Hi
I am using Cufft library version 3.1 and comparing CUFFT 1D running on NVidia GTX260 (216)with MATLAB FFT running on a CPU. I know CPU is better for small fft size (<1024) but with using BATCHED FFT, CuFFT is expected to be better with any fft size.
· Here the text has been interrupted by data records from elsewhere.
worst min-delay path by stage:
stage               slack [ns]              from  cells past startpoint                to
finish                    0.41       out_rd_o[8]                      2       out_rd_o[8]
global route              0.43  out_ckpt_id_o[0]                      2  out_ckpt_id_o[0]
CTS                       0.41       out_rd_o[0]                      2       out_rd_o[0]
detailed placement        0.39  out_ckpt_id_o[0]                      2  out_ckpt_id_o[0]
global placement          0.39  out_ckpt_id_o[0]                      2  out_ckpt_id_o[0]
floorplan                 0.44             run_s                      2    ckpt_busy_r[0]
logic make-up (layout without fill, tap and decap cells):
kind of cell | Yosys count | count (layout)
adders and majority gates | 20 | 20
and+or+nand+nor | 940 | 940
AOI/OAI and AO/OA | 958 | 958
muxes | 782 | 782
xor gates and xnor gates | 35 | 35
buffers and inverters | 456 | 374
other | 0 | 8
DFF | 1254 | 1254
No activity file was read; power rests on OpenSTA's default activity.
**src/rtl/output_deskew_buffer.sv**
```systemverilog
// Purpose : removes the one-cycle-per-column skew at the array bottom edge and queues complete rows.
// Latency : a row is written on the edge that samples lane ARRAYWIDTH-1; out_valid rises right after that edge.
// Backpr. : the array cannot stall. Rows that arrive while the FIFO is full are dropped and set overflow.
//
// Ports:
//   clk, rst (async, active-low), flush (sync clear of lines, FIFO and flags)
//   in_valid/in_data   : skewed per-lane results; lane j is in bits [(j+1)*DATASIZE-1 : j*DATASIZE]
//   out_valid/out_ready/out_data : deskewed row handshake; a pop happens on out_valid && out_ready
//   fifo_count         : number of stored rows, including the row shown on out_data
//   overflow, skew_err : sticky fault flags
module output_deskew_buffer #(
  parameter int ARRAYWIDTH = 4,
  parameter int DATASIZE   = 16,
  parameter int DEPTH      = 8
) (
  input  logic                           clk,
  input  logic                           rst,
  input  logic                           flush,
  input  logic [ARRAYWIDTH-1:0]          in_valid,
  input  logic [ARRAYWIDTH*DATASIZE-1:0] in_data,
  output logic                           out_valid,
  input  logic                           out_ready,
  output logic [ARRAYWIDTH*DATASIZE-1:0] out_data,
  output logic [$clog2(DEPTH):0]         fifo_count,
  output logic                           overflow,
  output logic                           skew_err
);

  localparam int AW = $clog2(DEPTH);
  localparam int RW = ARRAYWIDTH * DATASIZE;

  logic [ARRAYWIDTH-1:0] w_av;
  logic [RW-1:0]         w_row;

  // Lane j is delayed by ARRAYWIDTH-1-j cycles, so every lane of a row lines up
  // with the last lane, which passes straight through.
  for (genvar gj = 0; gj < ARRAYWIDTH; gj++) begin : g_lane
    localparam int D = ARRAYWIDTH - 1 - gj;
    if (D == 0) begin : g_pass
      assign w_av[gj]                       = in_valid[gj];
      assign w_row[gj*DATASIZE +: DATASIZE] = in_data[gj*DATASIZE +: DATASIZE];
    end else begin : g_dly
      logic [D-1:0]               r_vld;
      logic [D-1:0][DATASIZE-1:0] r_dat;

      always_ff @(posedge clk or negedge rst) begin
        if (!rst) begin
          r_vld <= '0;
          r_dat <= '0;
        end else begin
          // Flush kills every valid bit, including the one being sampled now.
          r_vld[0] <= in_valid[gj] & ~flush;
          r_dat[0] <= in_data[gj*DATASIZE +: DATASIZE];
          for (int k = 1; k < D; k++) begin
            r_vld[k] <= r_vld[k-1] & ~flush;
            r_dat[k] <= r_dat[k-1];
          end
        end
      end

      assign w_av[gj]                       = r_vld[D-1];
      assign w_row[gj*DATASIZE +: DATASIZE] = r_dat[D-1];
    end
  end

  logic [RW-1:0] r_mem [DEPTH];
  logic [AW:0]   r_wptr;
  logic [AW:0]   r_rptr;
  logic          r_out_vld;
  logic [RW-1:0] r_out_dat;
  logic          r_ovf;
  logic          r_skew;

  logic          w_full;
  logic          w_pop;
  logic          w_row_full;
  logic          w_push;
  logic          w_ovf;
  logic          w_skew;
  logic [AW:0]   w_wptr_nxt;
  logic [AW:0]   w_rptr_nxt;
  logic [RW-1:0] w_head;

  assign w_full     = (r_wptr[AW] != r_rptr[AW]) && (r_wptr[AW-1:0] == r_rptr[AW-1:0]);
  assign w_pop      = r_out_vld & out_ready;
  assign w_row_full = &w_av;
  // A simultaneous pop frees the slot, so a full FIFO can still accept the row.
  assign w_push     = w_row_full & (~w_full | w_pop);
  assign w_ovf      = w_row_full & w_full & ~w_pop;
  assign w_skew     = (|w_av) & ~w_row_full;
  assign w_wptr_nxt = r_wptr + {{AW{1'b0}}, w_push};
  assign w_rptr_nxt = r_rptr + {{AW{1'b0}}, w_pop};

  // The next head is the row being written this edge when it lands in the next
  // read slot. This happens only when the FIFO drains to that single row.
  assign w_head = (w_push && (w_rptr_nxt[AW-1:0] == r_wptr[AW-1:0]))
                  ? w_row : r_mem[w_rptr_nxt[AW-1:0]];

  always_ff @(posedge clk) begin
    if (w_push && !flush) begin
      r_mem[r_wptr[AW-1:0]] <= w_row;
    end
  end

  always_ff @(posedge clk or negedge rst) begin
    if (!rst) begin
      r_wptr    <= '0;
      r_rptr    <= '0;
      r_out_vld <= 1'b0;
      r_out_dat <= '0;
      r_ovf     <= 1'b0;
      r_skew    <= 1'b0;
    end else if (flush) begin
      // out_data keeps its last value. Only the valid and state bits clear.
      r_wptr    <= '0;
      r_rptr    <= '0;
      r_out_vld <= 1'b0;
      r_ovf     <= 1'b0;
      r_skew    <= 1'b0;
    end else begin
      r_wptr    <= w_wptr_nxt;
      r_rptr    <= w_rptr_nxt;
      r_out_vld <= (w_wptr_nxt != w_rptr_nxt);
      if (w_wptr_nxt != w_rptr_nxt) begin
        r_out_dat <= w_head;
      end
      if (w_ovf) begin
        r_ovf <= 1'b1;
      end
      if (w_skew) begin
        r_skew <= 1'b1;
      end
    end
  end

  assign out_valid  = r_out_vld;
  assign out_data   = r_out_dat;
  assign fifo_count = r_wptr - r_rptr;
  assign overflow   = r_ovf;
  assign skew_err   = r_skew;

endmodule

```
I use power of two sizes and GPUmat wrapper to CuFFT API. I always getting FFT on CPU is much better than CuFFT on GPU for fft size below 2048 even with using Batch FFT (total number of points is fixed at 8 Million)!(see attached figures). Can anyone explian or suggest me anything to do.
Here is the Matlab code:
function d_A = GPUfft(d_A,d_B,N,Batch)
fftType = cufftType;
fftDir = cufftTransformDirections;
% FFT plan
plan = 0;
[status, plan] = cufftPlan1d(plan, N, fftType.CUFFT_C2C, Batch);
cufftCheckStatus(status, 'Error in cufftPlan1D');
% Run GPU FFT
[status] = cufftExecC2C(plan, getPtr(d_A), getPtr(d_B), fftDir.CUFFT_FORWARD);
cufftCheckStatus(status, 'Error in cufftExecC2C');
% Run GPU IFFT
[status] = cufftExecC2C(plan, getPtr(d_B), getPtr(d_A), fftDir.CUFFT_INVERSE);
cufftCheckStatus(status, 'Error in cufftExecC2C');
% results should be scaled by 1/N if compared to CPU
% h_B = 1/N.*single(d_A);
[status] = cufftDestroy(plan);
cufftCheckStatus(status, 'Error in cuffDestroyPlan');
end
Results:
=============================
GPU time for 2 = 0.204395
CPU timefor 2 = 0.000090
GPU time for 4 = 0.014395
CPU timefor 4 = 0.000029
GPU time for 8 = 0.014310
CPU timefor 8 = 0.000027
GPU time for 16 = 0.013884
CPU timefor 16 = 0.000021
GPU time for 32 = 0.014274
CPU timefor 32 = 0.000031
GPU time for 64 = 0.014726
CPU timefor 64 = 0.000069
GPU time for 128 = 0.014784
CPU timefor 128 = 0.000181
GPU time for 256 = 0.015566
CPU timefor 256 = 0.000527
GPU time for 512 = 0.014721
CPU timefor 512 = 0.001977
GPU time for 1024 = 0.017689
CPU timefor 1024 = 0.007305
GPU time for 2048 = 0.020455
CPU timefor 2048 = 0.025084
GPU time for 4096 = 0.021909
CPU timefor 4096 = 0.103657
GPU time for 8192 = 0.026931
CPU timefor 8192 = 0.465617
GPU time for 16384 = 0.032093
CPU timefor 16384 = 2.494288
============================================